While they’re still being courted by distributors to determine who will carry them locally, the highly regarded 21st Amendment Brewery out of San Francisco will be hitting the Twin Cities market in the coming months with two offerings from their stable of beers — Brew Free or Die IPA and Hell or High Watermelon Wheat. No…your ears aren’t plugged. I did say a watermelon wheat.
According to the brewery’s representative I met with, their 12 barrel system back home at the brewpub clearly wasn’t going to be enough to handle the volume for this market expansion. So they made a quasi-contract brewing arrangement with Cold Springs here in northern Minnesota. But interestingly enough, 21st Amendment’s own head brewer, Shaun O’Sullivan, has flown out to personally oversee brewing and production of the beers. I’d imagine the boys at Cold Spring likely aren’t used to working with watermelon in bright tanks.
21st Amendment plans to offer their beers in cans, a nice move and a growing trend evidenced by fellow craft brewers like Surly, Oskar Blues and even New Belgium in select markets out west.

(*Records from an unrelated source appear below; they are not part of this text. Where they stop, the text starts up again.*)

<file path="src/rtl/tgen_pkg.sv">
package tgen_pkg;
    localparam int WORD_W   = 32;
    localparam int BYTE_W   = 8;
    localparam int NBYTES   = 2 * WORD_W / BYTE_W;
    localparam int IDX_W    = $clog2(NBYTES);
    localparam int ADDR_W   = 10;

    localparam int B_WR     = 0;
    localparam int B_RD     = 1;
    localparam int B_ADDR   = 2;
    localparam int B_EXT    = 12;
    localparam int B_TXN    = 13;
    localparam int B_RXN    = 16;
    localparam int B_EN     = 19;

    typedef enum logic [1:0] {
        OP_START = 2'd0,
        OP_WRITE = 2'd1,
        OP_READ  = 2'd2,
        OP_STOP  = 2'd3
    } bus_op_e;

    typedef enum logic [2:0] {
        RS_CTRL  = 3'd0,
        RS_TXLO  = 3'd1,
        RS_TXHI  = 3'd2,
        RS_CAUSE = 3'd3,
        RS_MASK  = 3'd4
    } reg_sel_e;

    typedef enum logic [2:0] {
        SQ_IDLE, SQ_START, SQ_ADDR_HI, SQ_ADDR_LO, SQ_DATA, SQ_STOP, SQ_DONE
    } seq_state_e;

    typedef struct packed {
        logic                  is_read;
        logic                  ext;
        logic [ADDR_W-1:0]     addr;
        logic [IDX_W-1:0]      last;
        logic [2*WORD_W-1:0]   tx;
    } job_t;

    function automatic logic [BYTE_W-1:0] lead_addr_byte(job_t j);
        if (j.ext)
            return {5'b11110, j.addr[9:8], j.is_read};
        return {j.addr[6:0], j.is_read};
    endfunction

    function automatic logic [BYTE_W-1:0] tx_lane(logic [2*WORD_W-1:0] w,
                                                  logic [IDX_W-1:0] k);
        return w[{k, 3'b000} +: BYTE_W];
    endfunction
endpackage

</file>
<file path="src/rtl/tgen_regs.sv">
module tgen_regs
    import tgen_pkg::*;
(
    input  logic              clk,
    input  logic              rst,
    input  logic              reg_wr,
    input  logic [2:0]        reg_sel,
    input  logic [WORD_W-1:0] reg_wdata,
    input  logic              seq_idle,
    input  logic              fin,
    input  logic              fin_err,
    output logic              launch,
    output logic              launch_bad,
    output job_t              job,
    output logic              en_q,
    output logic              cause,
    output logic              err,
    output logic              irq
);
    logic [WORD_W-1:0] tx_lo_q, tx_hi_q;
    logic              mask_q;
    reg_sel_e          sel;

    assign sel        = reg_sel_e'(reg_sel);
    assign launch     = reg_wr && (sel == RS_CTRL) && reg_wdata[B_EN] && !en_q && seq_idle;
    assign launch_bad = reg_wdata[B_WR] == reg_wdata[B_RD];

    always_comb begin
        job.is_read = reg_wdata[B_RD];
        job.ext     = reg_wdata[B_EXT];
        job.addr    = reg_wdata[B_ADDR +: ADDR_W];
        job.last    = reg_wdata[B_RD] ? reg_wdata[B_RXN +: IDX_W] : reg_wdata[B_TXN +: IDX_W];
        job.tx      = {tx_hi_q, tx_lo_q};
    end

    assign irq = cause & mask_q;

    always_ff @(posedge clk) begin
        if (rst) begin
            en_q    <= 1'b0;
            tx_lo_q <= '0;
            tx_hi_q <= '0;
            mask_q  <= 1'b0;
            cause   <= 1'b0;
            err     <= 1'b0;
        end else begin
            if (reg_wr) begin
                case (sel)
                    RS_CTRL:  en_q    <= reg_wdata[B_EN];
                    RS_TXLO:  tx_lo_q <= reg_wdata;
                    RS_TXHI:  tx_hi_q <= reg_wdata;
                    RS_CAUSE: cause   <= cause & reg_wdata[0];
                    RS_MASK:  mask_q  <= reg_wdata[0];
                    default: ;
                endcase
            end
            if (fin) begin
                cause <= 1'b1;
                err   <= fin_err;
            end else if (launch) begin
                err   <= 1'b0;
            end
        end
    end
endmodule

</file>
<file path="src/rtl/tgen_seq.sv">
module tgen_seq
    import tgen_pkg::*;
(
    input  logic              clk,
    input  logic              rst,
    input  logic              launch,
    input  logic              launch_bad,
    input  job_t              job_in,
    input  logic              en_q,
    input  logic              eng_done,
    input  logic              eng_nack,
    output logic              cmd_valid,
    output bus_op_e           cmd_op,
    output logic [BYTE_W-1:0] cmd_data,
    output logic              cmd_ack,
    output logic              idle,
    output logic              in_done,
    output logic              fin,
    output logic              fin_err,
    output logic              rx_we,
    output logic [IDX_W-1:0]  rx_idx
);
    seq_state_e       state;
    job_t             job_q;
    logic [IDX_W-1:0] idx;
    logic             issued, err_q, step, on_bus;

    assign on_bus    = (state != SQ_IDLE) && (state != SQ_DONE);
    assign cmd_valid = on_bus && !issued;
    assign step      = issued && eng_done;
    assign idle      = state == SQ_IDLE;
    assign in_done   = state == SQ_DONE;
    assign fin       = ((state == SQ_STOP) && step) || (launch && launch_bad);
    assign fin_err   = (state == SQ_STOP) ? err_q : 1'b1;
    assign rx_we     = (state == SQ_DATA) && job_q.is_read && step;
    assign rx_idx    = idx;

    always_comb begin
        cmd_op   = OP_STOP;
        cmd_data = '0;
        cmd_ack  = 1'b0;
        case (state)
            SQ_START:   cmd_op = OP_START;
            SQ_ADDR_HI: begin cmd_op = OP_WRITE; cmd_data = lead_addr_byte(job_q); end
            SQ_ADDR_LO: begin cmd_op = OP_WRITE; cmd_data = job_q.addr[7:0]; end
            SQ_DATA: begin
                if (job_q.is_read) begin
                    cmd_op  = OP_READ;
                    cmd_ack = idx != job_q.last;
                end else begin
                    cmd_op   = OP_WRITE;
                    cmd_data = tx_lane(job_q.tx, idx);
                end
            end
            default: ;
        endcase
    end

    always_ff @(posedge clk) begin
        if (rst) begin
            state  <= SQ_IDLE;
            job_q  <= '0;
            idx    <= '0;
            issued <= 1'b0;
            err_q  <= 1'b0;
        end else begin
            if (cmd_valid) issued <= 1'b1;
            if (step)      issued <= 1'b0;
            case (state)
                SQ_IDLE: begin
                    if (launch) begin
                        if (launch_bad) begin
                            state <= SQ_DONE;
                        end else begin
                            state <= SQ_START;
                            job_q <= job_in;
                            idx   <= '0;
                            err_q <= 1'b0;
                        end
                    end
                end
                SQ_DONE: if (!en_q) state <= SQ_IDLE;
                SQ_START: if (step) state <= SQ_ADDR_HI;
                SQ_ADDR_HI: if (step) begin
                    if (eng_nack) begin
                        err_q <= 1'b1;
                        state <= SQ_STOP;
                    end else begin
                        state <= job_q.ext ? SQ_ADDR_LO : SQ_DATA;
                    end
                end
                SQ_ADDR_LO: if (step) begin
                    if (eng_nack) begin
                        err_q <= 1'b1;
                        state <= SQ_STOP;
                    end else begin
                        state <= SQ_DATA;
                    end
                end
                SQ_DATA: if (step) begin
                    if (!job_q.is_read && eng_nack) begin
                        err_q <= 1'b1;
                        state <= SQ_STOP;
                    end else if (idx == job_q.last) begin
                        state <= SQ_STOP;
                    end else begin
                        idx <= idx + 1'b1;
                    end
                end
                SQ_STOP: if (step) state <= SQ_DONE;
                default: state <= SQ_IDLE;
            endcase
        end
    end
endmodule

</file>
<file path="src/rtl/tgen_rxpack.sv">
module tgen_rxpack
    import tgen_pkg::*;
(
    input  logic              clk,
    input  logic              rst,
    input  logic              we,
    input  logic [IDX_W-1:0]  idx,
    input  logic [BYTE_W-1:0] din,
    output logic [WORD_W-1:0] rx_lo,
    output logic [WORD_W-1:0] rx_hi
);
    logic [NBYTES*BYTE_W-1:0] lanes;

    for (genvar i = 0; i < NBYTES; i++) begin : g_lane
        always_ff @(posedge clk) begin
            if (rst)
                lanes[i*BYTE_W +: BYTE_W] <= '0;
            else if (we && (idx == IDX_W'(i)))
                lanes[i*BYTE_W +: BYTE_W] <= din;
        end
    end

    assign rx_lo = lanes[WORD_W-1:0];
    assign rx_hi = lanes[2*WORD_W-1:WORD_W];
endmodule

</file>
<file path="src/rtl/tgen_offload.sv">
module tgen_offload
    import tgen_pkg::*;
(
    input  logic        clk,
    input  logic        rst,
    input  logic        reg_wr,
    input  logic [2:0]  reg_sel,
    input  logic [31:0] reg_wdata,
    output logic [31:0] rx_lo,
    output logic [31:0] rx_hi,
    output logic        done_cause,
    output logic        xfer_err,
    output logic        irq,
    output logic        eng_cmd_valid,
    output logic [1:0]  eng_cmd_op,
    output logic [7:0]  eng_cmd_data,
    output logic        eng_cmd_ack,
    input  logic        eng_done,
    input  logic        eng_nack,
    input  logic [7:0]  eng_rdata
);
    logic             launch, launch_bad, en_q, seq_idle, seq_done, fin, fin_err, rx_we;
    logic [IDX_W-1:0] rx_idx;
    job_t             job;
    bus_op_e          op;

    assign eng_cmd_op = op;

    tgen_regs u_regs (
        .clk, .rst, .reg_wr, .reg_sel, .reg_wdata,
        .seq_idle, .fin, .fin_err,
        .launch, .launch_bad, .job, .en_q,
        .cause(done_cause), .err(xfer_err), .irq
    );

    tgen_seq u_seq (
        .clk, .rst, .launch, .launch_bad, .job_in(job), .en_q,
        .eng_done, .eng_nack,
        .cmd_valid(eng_cmd_valid), .cmd_op(op), .cmd_data(eng_cmd_data), .cmd_ack(eng_cmd_ack),
        .idle(seq_idle), .in_done(seq_done), .fin, .fin_err, .rx_we, .rx_idx
    );

    tgen_rxpack u_rx (
        .clk, .rst, .we(rx_we), .idx(rx_idx), .din(eng_rdata), .rx_lo, .rx_hi
    );
endmodule

</file>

Hell or High Watermelon Wheat
Like alot of beers at smaller craft breweries, this apparently started as a homebrewed creation from co-founder Nico Freccia. They enjoyed it so much, it quickly became part of their regular rotation. Poured like a very light hefeweizen, a bit cloudy but a nice fruity aroma of various berries and watermelon. Taste was refreshing, trending a bit more to the watermelon side of the equation as opposed to wheat, but not bad. Somewhat thin mouthfeel, but for the style I’ll give it a pass. I gotta say, quite an interesting beer, and one I didn’t expect to enjoy as much as I did.
Live Free or Die IPA
This is west coast all the way, with a load of Columbus, Tomahawk and Zeus (CTZ) hops smacking you in the nose right up front. But unlike most super ballsy IPAs that make your eyes water with IBU punishment, this one comes in at a mere 70 bittering points, putting it more in line on the hoppy spectrum with local stuff like Summit Horizon Red. Taste was fairly clean, not as much malt backbone as I’d like, but good overall. It’s a well-balanced beer, dare I say even to the point where one could mistake it for a pale ale in its relatively reserved nature. As I sipped the beer, it immediately invoked past memories of something else I’ve enjoyed…mildly reminiscent of a tamer version of Russian River’s Pliny the Elder in its bright hoppiness, if you’re fortunate enough to have tried that. I’m sure this one will be well received here in the Twin Cities.